Gemma: That is right and I think we should say here that we have already seen the first of what is likely to be many commencement regulations being made and that brought into force certain provisions of the Act, the most notable being the introduction of building liability orders, which is essentially to try and get round the potential for SPVs (special purpose vehicles) to be set up to avoid liabilities created by the Act and I think really is pre-empting the changes that are coming into force on 28 June which you are going to talk about a bit later.
We have also seen some draft regulations published by the government setting out some of the detail that the Act did not contain and these give us a really helpful guide on what the full final regime is going to look like but although we have seen those they are going to be subject to a consultation process which is only just beginning now in terms of the first set of regulations, so there is still quite a lot of room for things to change.
At the date of recording the draft regulations have also been removed from the government website so we are keeping an eye on that to see if they reappear and in what form but what this means is that while we can start to prepare for the regulations that might come into force in the next 12 to 18 months and think about how clients might factor in these new obligations into their procurement processes and policies, the final details are really yet to be confirmed.
But thinking about what we do know for certain, the government did bring in some legislation even prior to and in anticipation of the Building Safety act didn't it?

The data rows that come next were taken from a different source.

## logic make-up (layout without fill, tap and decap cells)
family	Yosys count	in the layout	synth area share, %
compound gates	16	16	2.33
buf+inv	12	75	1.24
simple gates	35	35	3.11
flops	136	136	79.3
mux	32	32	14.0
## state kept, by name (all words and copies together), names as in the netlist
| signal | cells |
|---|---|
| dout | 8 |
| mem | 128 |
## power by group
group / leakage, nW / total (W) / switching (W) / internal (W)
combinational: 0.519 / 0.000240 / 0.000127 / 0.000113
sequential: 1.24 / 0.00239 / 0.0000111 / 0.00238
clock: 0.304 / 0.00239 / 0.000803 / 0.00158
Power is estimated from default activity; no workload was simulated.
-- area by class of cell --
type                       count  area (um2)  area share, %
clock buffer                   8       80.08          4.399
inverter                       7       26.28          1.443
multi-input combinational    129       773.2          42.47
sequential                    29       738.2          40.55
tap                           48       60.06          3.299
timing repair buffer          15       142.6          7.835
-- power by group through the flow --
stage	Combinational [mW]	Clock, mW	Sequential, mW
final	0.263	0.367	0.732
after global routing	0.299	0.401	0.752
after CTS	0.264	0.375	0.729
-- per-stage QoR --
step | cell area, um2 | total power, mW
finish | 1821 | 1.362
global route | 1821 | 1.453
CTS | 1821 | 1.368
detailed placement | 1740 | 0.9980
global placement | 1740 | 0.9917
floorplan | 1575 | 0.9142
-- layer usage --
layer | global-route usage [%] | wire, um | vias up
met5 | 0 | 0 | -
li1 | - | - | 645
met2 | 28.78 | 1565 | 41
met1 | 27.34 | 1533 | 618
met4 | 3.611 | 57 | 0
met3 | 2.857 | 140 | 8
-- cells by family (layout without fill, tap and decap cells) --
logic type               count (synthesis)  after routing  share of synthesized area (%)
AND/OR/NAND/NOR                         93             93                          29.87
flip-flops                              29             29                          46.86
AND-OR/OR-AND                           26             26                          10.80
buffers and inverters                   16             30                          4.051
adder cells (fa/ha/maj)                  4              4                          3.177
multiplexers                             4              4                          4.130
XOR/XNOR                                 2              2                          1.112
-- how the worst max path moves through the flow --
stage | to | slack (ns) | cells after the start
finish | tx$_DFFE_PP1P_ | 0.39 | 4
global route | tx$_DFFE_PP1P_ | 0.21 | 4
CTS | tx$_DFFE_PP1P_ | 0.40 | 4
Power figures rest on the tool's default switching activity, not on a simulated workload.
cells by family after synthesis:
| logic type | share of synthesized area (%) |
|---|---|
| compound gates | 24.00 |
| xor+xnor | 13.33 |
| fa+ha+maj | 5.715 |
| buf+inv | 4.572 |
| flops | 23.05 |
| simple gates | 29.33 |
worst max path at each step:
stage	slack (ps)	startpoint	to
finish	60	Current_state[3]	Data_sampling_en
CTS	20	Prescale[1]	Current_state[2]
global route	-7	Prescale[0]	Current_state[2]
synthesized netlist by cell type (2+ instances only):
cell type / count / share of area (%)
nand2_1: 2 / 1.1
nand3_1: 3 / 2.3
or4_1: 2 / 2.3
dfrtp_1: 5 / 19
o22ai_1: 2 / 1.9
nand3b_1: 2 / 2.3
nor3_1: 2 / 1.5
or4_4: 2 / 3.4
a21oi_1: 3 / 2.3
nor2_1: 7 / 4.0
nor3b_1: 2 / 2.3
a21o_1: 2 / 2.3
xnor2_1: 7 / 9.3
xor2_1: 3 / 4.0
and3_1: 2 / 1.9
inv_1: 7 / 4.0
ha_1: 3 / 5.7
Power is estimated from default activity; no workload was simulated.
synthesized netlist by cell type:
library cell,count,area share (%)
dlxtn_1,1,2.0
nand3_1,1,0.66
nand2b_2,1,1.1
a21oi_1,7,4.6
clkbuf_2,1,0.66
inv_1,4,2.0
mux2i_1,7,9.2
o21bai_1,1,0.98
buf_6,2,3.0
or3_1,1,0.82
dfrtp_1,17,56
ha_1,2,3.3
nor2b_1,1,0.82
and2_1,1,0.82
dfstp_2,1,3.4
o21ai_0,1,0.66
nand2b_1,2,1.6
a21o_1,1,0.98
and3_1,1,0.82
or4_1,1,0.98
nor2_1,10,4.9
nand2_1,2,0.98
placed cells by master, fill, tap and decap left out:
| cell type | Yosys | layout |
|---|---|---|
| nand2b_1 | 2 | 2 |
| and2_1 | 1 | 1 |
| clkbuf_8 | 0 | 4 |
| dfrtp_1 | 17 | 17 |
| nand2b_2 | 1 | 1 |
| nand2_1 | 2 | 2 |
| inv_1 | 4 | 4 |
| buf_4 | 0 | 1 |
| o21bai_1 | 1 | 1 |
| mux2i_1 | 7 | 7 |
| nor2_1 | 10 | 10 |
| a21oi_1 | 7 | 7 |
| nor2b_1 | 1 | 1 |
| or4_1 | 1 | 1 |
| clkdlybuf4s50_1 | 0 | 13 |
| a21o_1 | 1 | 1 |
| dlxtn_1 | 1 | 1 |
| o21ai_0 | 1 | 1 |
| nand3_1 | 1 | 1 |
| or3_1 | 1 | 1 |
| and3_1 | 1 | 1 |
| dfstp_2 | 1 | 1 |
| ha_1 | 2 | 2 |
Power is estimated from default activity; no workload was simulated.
File: flow/config.mk
export PLATFORM = sky130hd
export DESIGN_NAME = Data_Sampling
export DESIGN_NICKNAME = Data_Sampling
export VERILOG_FILES = /design/flow/design.v
export SDC_FILE = /design/flow/constraint.sdc
export NUM_CORES = 4
export LEC_CHECK = 1
export CORE_AREA = 10 10 70 70
export DIE_AREA = 0 0 80 80
File: flow/constraint.sdc
current_design Data_Sampling

set clk_period 1.0
set clk_io_pct 0.2

create_clock -name clk0 -period $clk_period [get_ports {Clk}]

set non_clock_inputs [all_inputs -no_clocks]
set_input_delay [expr $clk_period * $clk_io_pct] -clock clk0 $non_clock_inputs
set_output_delay [expr $clk_period * $clk_io_pct] -clock clk0 [all_outputs]
File: flow/design.v
module Data_Sampling
(
input wire   	 	Clk,
input wire   	 	Rst,
input wire    	 	Rx_In,
input wire    	 	Data_sam_en,
input wire [5:0] 	Prescale,
input wire [5:0] 	edgecount,
output reg 	 	Sampled_bit 
);
reg  [2:0] Samples;
wire [4:0] half_edge,half_edge_n1,half_edge_p1;
assign half_edge=(Prescale>>1)-1;
assign half_edge_n1=half_edge-1;
assign half_edge_p1=half_edge+1;
always@(posedge Clk or negedge Rst)begin
    if(!Rst)
		Samples<=3'b0;
    else if(Data_sam_en) begin
	if(half_edge==edgecount) begin
		Samples[0]<=Rx_In;
	end
	else if(half_edge_n1==edgecount) begin
		Samples[1]<=Rx_In;
	end
	else if(half_edge_p1==edgecount) begin
		Samples[2]<=Rx_In;
	end
     end
     else
		Samples<=3'b0;
end
always@(posedge Clk or negedge Rst)begin
	if(!Rst)
		Sampled_bit<=0;
	else if (Data_sam_en) begin
		case(Samples) 
		3'b000:Sampled_bit<=0;
		3'b001:Sampled_bit<=0;
		3'b010:Sampled_bit<=0;
		3'b011:Sampled_bit<=1;
		3'b100:Sampled_bit<=0;
		3'b101:Sampled_bit<=1;
		3'b110:Sampled_bit<=1;
		3'b111:Sampled_bit<=1;
		endcase
	end
	else
		Sampled_bit<=0;
end
endmodule
File: flow/run.sh
#!/bin/bash
# OpenROAD 26Q1-2900-gdf79404cd8, Yosys 0.63+post, stock flow scripts
make -C /OpenROAD-flow-scripts/flow DESIGN_CONFIG=/design/flow/config.mk WORK_HOME=/design/flow/orfs finish
==> reports/results.ini <==
[critical_path]
start_kind=input pin
path_max_fanout=3
critPathCaptureType=flip-flop
required_ps=1150
arrival_ps=1900
critical_path_class=input pin to flip-flop

[power_and_ir_drop]
power.total_mw=0.927
leakagePower_nw=0.529
powerDensity_mw_per_mm2=724
irDropWorstVdd_uv=317

[drt]
diodes=0
wirelength_um=2010
wl_met3_um=24
drt-met1-wl_um=1020
vias=787
highest_layer=met3
drc=0
first_pass_iters=4
met2_length_um=966
routed_via_density=4.42
postRouteAntennaNets=0
wl_per_cell_um=11.3
drt-initial-drc-count=35

[floorplanning]
fp_util_pct=20.2
die_x_um=80
core_area_mm2=0.00342
fp.dieH_um=80
io-pin-count=17
chipArea_mm2=0.00640
num_rows=21

[yosys]
syn_avg_cell_area_um2=8.13
yosysSeqAreaShare_pct=14.5
area_leaders=dfrtp_1, xnor2_1, mux2i_1, ha_1, xor2_1
synth_cell_types=37
synth_flops=4
edf_count=0
common_cells=nand2_1, nor2_1, a31oi_1, xnor2_1
ys_warn_count=1
ys.flop_type=dfrtp_1
syn_inst=85
yosysCellCount=85
yosysChipArea_um2=691
top_cell_area_share_pct=14.5
yosys.area.top_type=dfrtp_1
async_reset_ff_share_pct=100
syn-cell-area_um2=691

[status]
violations=negative setup slack
status=complete, but fails checks

[cts]
cts_buffers=3
clock-sinks=4
clkTransAtPathRegs_ps=30
h-tree-depth=1
clock-root-buffer=clkbuf_4
cts_hold_buf=0
cts_tree=yes
cts_max_path_buffers=2
clk_latency_ps=230

[placement]
placed_area_mm2=0.00115
gp_congestion=0.839
place_hpwl_um=1590
io_buffer_count=15

[timing]
hold_slack_ps=170
skew_ps=2.43
min_period_ps=1750
layout_setup_ws_ps=-749
finalHoldViolations=0
setup_viol=3
max_freq_mhz=572
finalClockPeriodUsage_pct=175
worst_pin_slew_ps=304
finalMaxSlewViolations=0
relSlewSlack_pct=79.6
grt_setup_unrepaired=true

[layout]
stdcell_area_mm2=0.00128
fillers=353
drive_gt1_share_pct=47.7
area_growth_pct=85.3
utilization_pct=37.5

[hold_path]
hold_class=input pin to async pin

[flow_run]
warnings=31
maxCapViolCount=0

[grt]
track_usage_pct=6.16
antenna_found_initial=0
grt_first_pass_wirelength_um=3370
overflow=0
grt_pass1_vias=797
grt_max_degree=11

## flip-flops by register name (all words and copies together), names as in the netlist
register / cells
Sampled_bit: 1
Samples: 3
## kinds of logic after synthesis
kind of cell	after synthesis	synth area share, %
and+or+nand+nor	35	28.6
adders and majority gates	3	5.44
xor gates and xnor gates	12	20.1
muxes	4	5.80
DFF	4	14.5
AOI/OAI and AO/OA	20	20.7
buffers and inverters	7	4.89
## placed cells by master (no fill, tap or decap), drive strengths merged, types with 2 or more instances in the layout
cell           count
buf               37
xor2               5
dfrtp              4
nor2               9
nand2              9
nor2b              3
clkdlybuf4s50      7
o22ai              2
nor3               4
o21ai              3
nor4               2
clkbuf             3
xnor2              7
nor3b              2
a31oi              5
ha                 3
dlygate4sd2        3
inv                2
and3b              2
mux2i              4
clkdlybuf4s15      2
a21oi              2
a211oi             2
a22oi              2
## worst max-delay path, cell delays in order
cell and delay [ps]:
clkdlybuf4s50_1 470, xor2_2 220, and3b_1 200, a31oi_1 190
o22ai_2 120, nor4_4 290, mux2i_1 200
## path summary, 6_finish.rpt
check                                   from           to  slack [ps]  depth (start not counted)
worst max-delay path            edgecount[1]   Samples[2]        -750                          7
worst min-delay path                     Rst   Samples[0]         170                          1
worst max register to register    Samples[0]  Sampled_bit         230                          2
worst min register to register    Samples[2]   Samples[2]         530                          2
max in group asynchronous                Rst   Samples[1]         670                          1
min in group clk0                 Samples[2]   Samples[2]         530                          2
## metrics by stage
step | std cells | setup slack [ps] | TNS (ps)
6_report | 178 | -749 | -1990
5_1_grt | 178 | -867 | -2350
4_1_cts | 175 | -784 | -1990
3_5_place_dp | 170 | -1450 | -4100
3_3_place_gp | 170 | -1430 | -4060
2_1_floorplan | 85 | -985 | -2570
## report_power, final
group	internal [mW]	total (mW)	switching, mW
sequential	0.165	0.166	0.000931
combinational	0.313	0.572	0.259
clock	0.133	0.189	0.0558
total	0.611	0.927	0.316
## layout make-up
cell class	instances	area, um2	share of cell area, %
Timing Repair Buffer	49	414	32.4
Multi-Input combinational cell	74	668	52.2
Tap cell	46	57.6	4.50
Sequential cell	4	100	7.82
Clock buffer	3	22.5	1.76
Inverter	2	17.5	1.37
## layer usage
metal  global-route usage (%)  vias up
met2                     9.95        9
met4                    0.880        0
met1                     8.82      376
met3                    0.568        0
li1                         -      402
met5                        0        -
## repair_timing
item	CTS	global route
gates cloned	0	0
pin swaps	9	7
buffers inserted	2	3
endpoints found under the setup margin	4	3
gates resized	33	6
==> design.v <==
module VGA_Sync 
  #(parameter COLOR_BITS = 3)  
  (input i_Clk,
   input [9:0] i_Col_Count,
   input [9:0] i_Row_Count,
   input [COLOR_BITS-1:0] i_Red_Video,
   input [COLOR_BITS-1:0] i_Grn_Video,
   input [COLOR_BITS-1:0] i_Blu_Video,
   output reg o_HSync,
   output reg o_VSync,
   output reg [COLOR_BITS-1:0] o_Red_Video,
   output reg [COLOR_BITS-1:0] o_Grn_Video,
   output reg [COLOR_BITS-1:0] o_Blu_Video
   );
  parameter TOTAL_COLS  = 800;
  parameter TOTAL_ROWS  = 525;
  parameter ACTIVE_COLS = 640;
  parameter ACTIVE_ROWS = 480;
  parameter FRONT_PORCH_HORZ = 18;
  parameter BACK_PORCH_HORZ  = 50;
  parameter FRONT_PORCH_VERT = 10;
  parameter BACK_PORCH_VERT  = 33;
  reg [COLOR_BITS-1:0] r_Red_Video = 0;
  reg [COLOR_BITS-1:0] r_Grn_Video = 0;
  reg [COLOR_BITS-1:0] r_Blu_Video = 0;
  always @(posedge i_Clk)
  begin
    o_HSync <= ((i_Col_Count < FRONT_PORCH_HORZ + ACTIVE_COLS) || (i_Col_Count > TOTAL_COLS - BACK_PORCH_HORZ - 1));
    o_VSync <= ((i_Row_Count < FRONT_PORCH_VERT + ACTIVE_ROWS) || (i_Row_Count > TOTAL_ROWS - BACK_PORCH_VERT - 1));
  end
  always @(posedge i_Clk)
  begin
    if (i_Col_Count >= ACTIVE_COLS || i_Row_Count >= ACTIVE_ROWS) begin
      o_Red_Video <= 0;
      o_Grn_Video <= 0;
      o_Blu_Video <= 0;
    end else begin
      o_Red_Video <= i_Red_Video;
      o_Grn_Video <= i_Grn_Video;
      o_Blu_Video <= i_Blu_Video;
    end
  end
endmodule
## ./run.sh

```bash
#!/bin/bash
# OpenROAD 26Q1-2900-gdf79404cd8, Yosys 0.63+post, stock flow scripts
make -C /OpenROAD-flow-scripts/flow DESIGN_CONFIG=/design/flow/config.mk WORK_HOME=/design/flow/orfs finish
```

## ./config.mk

```make
export PLATFORM = sky130hd
export DESIGN_NAME = VGA_Counter
export DESIGN_NICKNAME = VGA_Counter
export VERILOG_FILES = /design/flow/design.v
export SDC_FILE = /design/flow/constraint.sdc
export NUM_CORES = 4
export LEC_CHECK = 1
export CORE_AREA = 10 10 91 91
export DIE_AREA = 0 0 101 101
```

## ./constraint.sdc

```tcl
current_design VGA_Counter

set clk_period 2.6
set clk_io_pct 0.2

create_clock -name clk0 -period $clk_period [get_ports {i_Clk}]

set non_clock_inputs [all_inputs -no_clocks]
set_input_delay [expr $clk_period * $clk_io_pct] -clock clk0 $non_clock_inputs
set_output_delay [expr $clk_period * $clk_io_pct] -clock clk0 [all_outputs]
```

## ./design.v

```verilog
module VGA_Counter
  (input            i_Clk, 
   output reg [9:0] o_Col_Count = 0, 
   output reg [9:0] o_Row_Count = 0
  );  
  parameter TOTAL_COLS  = 800;
  parameter TOTAL_ROWS  = 525;
  always @(posedge i_Clk)
  begin
    if (o_Col_Count == TOTAL_COLS-1)
    begin
      o_Col_Count <= 0;
      if (o_Row_Count == TOTAL_ROWS-1)
        o_Row_Count <= 0;
      else
        o_Row_Count <= o_Row_Count + 1;
    end
    else
      o_Col_Count <= o_Col_Count + 1;
  end
endmodule
```

==> flow_summary.yaml <==
# yosys + openroad results
synth:
  edff_count_synth: 10
  yosys-stat-area_um2: 945.9
  async_reset_ff_share_pct: 0
  synth.lib_cells_used.distinct: 26
  synthFlopType: "sky130_fd_sc_hd__edfxtp_1"
  synthCells: 87
  synth.avg_cell_area_um2: 10.87
  yosys_warnings: 1
  syn_std_cell_area_um2: 945.9
  ys_cells: 87
  synth_flops: 20
  seq_area_frac_synth_pct: 52.91
clock_network:
  post_cts_buffers: 0
  clkSlewWorstSetupHoldPaths_ps: 70
  tritoncts: "built"
  number_of_buffers_inserted_for_hold_repair_after_clock_tree_synthesis: 0
  cts.sink_count: 20
  source_to_sink_clock_delay_at_the_later_pin_of_the_worst_skew_pair_ps: 250
  post_cts.resized_instances: 0
  cts_made_buffers: 3
  clk_root_buffer_cell: "sky130_fd_sc_hd__clkbuf_8"
  cts_buffer_depth: 2
  clock_tree.htree_level_count: 1
power:
  p_leak_nw: 0.4842
  comb_power_share_pct: 0
  peakVddDrop_uv: 177.4
  clock_power_share_pct: 38.9
  swShare_pct: 18.54
  power-per-cell-area_nw_per_um2: 415.1
  netSwitchingPower_w: 0.00009926
  internal_power_w: 0.0004363
  power.sequential.fraction_pct: 61.1
routing:
  detailedRoute.firstIterationViolations: 28
  dr.pass1.iters: 4
  detail_route.wl_per_cell_um: 11.05
  antennaDiodeCount: 0
  viasPerCell: 3.883
  drc: 0
  wl_mm: 2.077
  route.antenna.remaining_nets: 0
  route.vias.total: 730
finish:
  area_growth_pct: 36.38
  drive_above_1_share_pct: 8.108
  final_core_utilization_pct: 20.32
  finish.instance_area_um2: 1290
sta:
  max_slew_margin_pct: 61.00
  timing_worst_slew_pin_value_ps: 580.1
  setup_viol: 0
  report.final.hold_viol_count: 0
  final_tns_setup_ps: 0
  min_period_ps: 1818
  final-max-slew-violation-count: 0
  unrepaired_setup_endpoints_after_global_routing: "no"
  finClkSkew_ps: 4.206
  share_of_the_cycle_needed_by_the_critical_path_after_routing_pct: 69.93
  fmaxAchievable_mhz: 550.0
  worst_hold_slack_ps: 477.0
floorplanning:
  dieWidth_um: 101
  die_ar_um2: 10200
  die_h_um: 101
  fp-utilization_pct: 14.90
  boundary_pins: 21
  fp-row-count: 29
  core_area_um2: 6350
grt:
  vias_in_the_first_global_route: 721
  gr-usage-all-layers_pct: 4.003
  pin_count_of_the_biggest_net_entering_global_routing: 15
  grt_pass1_wl_mm: 3.394
  grt_overflow_total: 0
  antenna_found_initial: 0
place:
  post-dp-hpwl_mm: 1.542
  placement.cell_area_um2: 1245
  gp_congestion: 0.7812
  port_buffers: 20
hold_path:
  worst_hold_path_type: "flop to flop"
  timing.hold.worst.start: "o_Col_Count[0]$_SDFF_PN0_"
  whs_path_cells: 1
  min_to: "o_Col_Count[0]$_SDFF_PN0_"
worst_setup_path:
  r2r_setup_slack_ps: 880
  timing.critical_path.from_type: "flop"
  cpMaxStageDelayCell: "sky130_fd_sc_hd__clkdlybuf4s50_1"
  timing.critical_path.buf_inv: 1
  worst-endpoint-arrival_ps: 1300
  largest_fanout_of_any_net_on_the_critical_path: 9
  crit_path_end_kind: "primary output"
  reg2reg_from: "o_Row_Count[1]$_SDFFCE_PN0N_"
  worstPathCellList: "clkdlybuf4s50_1"
  worstReg2RegEnd: "o_Row_Count[2]$_SDFFCE_PN0N_"
  timing.critical_path.max_delay_family: "buffers and inverters"
  number_of_cell_instances_on_the_worst_register_to_register_path: 5
  max_stage_delay_ps: 530
  timing_worst_setup_path_type: "flop to primary output"
  worst-endpoint-required_ps: 2080
status:
  status: "finished, final reports clean"
run:
  number_of_openroad_warnings: 26
  maxCapViolCount: 0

Helen: Yes, Gemma. Well there kind of two parts which are in force prior to the Royal Assent, so the 28 April 2022 date, and those are Gateway One and then also new taxation regime which is called the Residential Property Developer Tax. So, a key part of the Building Safety Act is this introduction of a new gateway process for higher risk buildings, and these gateways are described really as a bit of a "stop-go" point for any higher risk buildings ensuring that really, that it is built correctly and in accordance with these stages or these 'gateways'. So, there are three gateways; Gateway One, which is the planning gateway; and then Gateway Two which looks at pre-commencement, the building control approval stage; and then Gateway Three, which looks at the completion of the building control approval, ready for the occupation phase.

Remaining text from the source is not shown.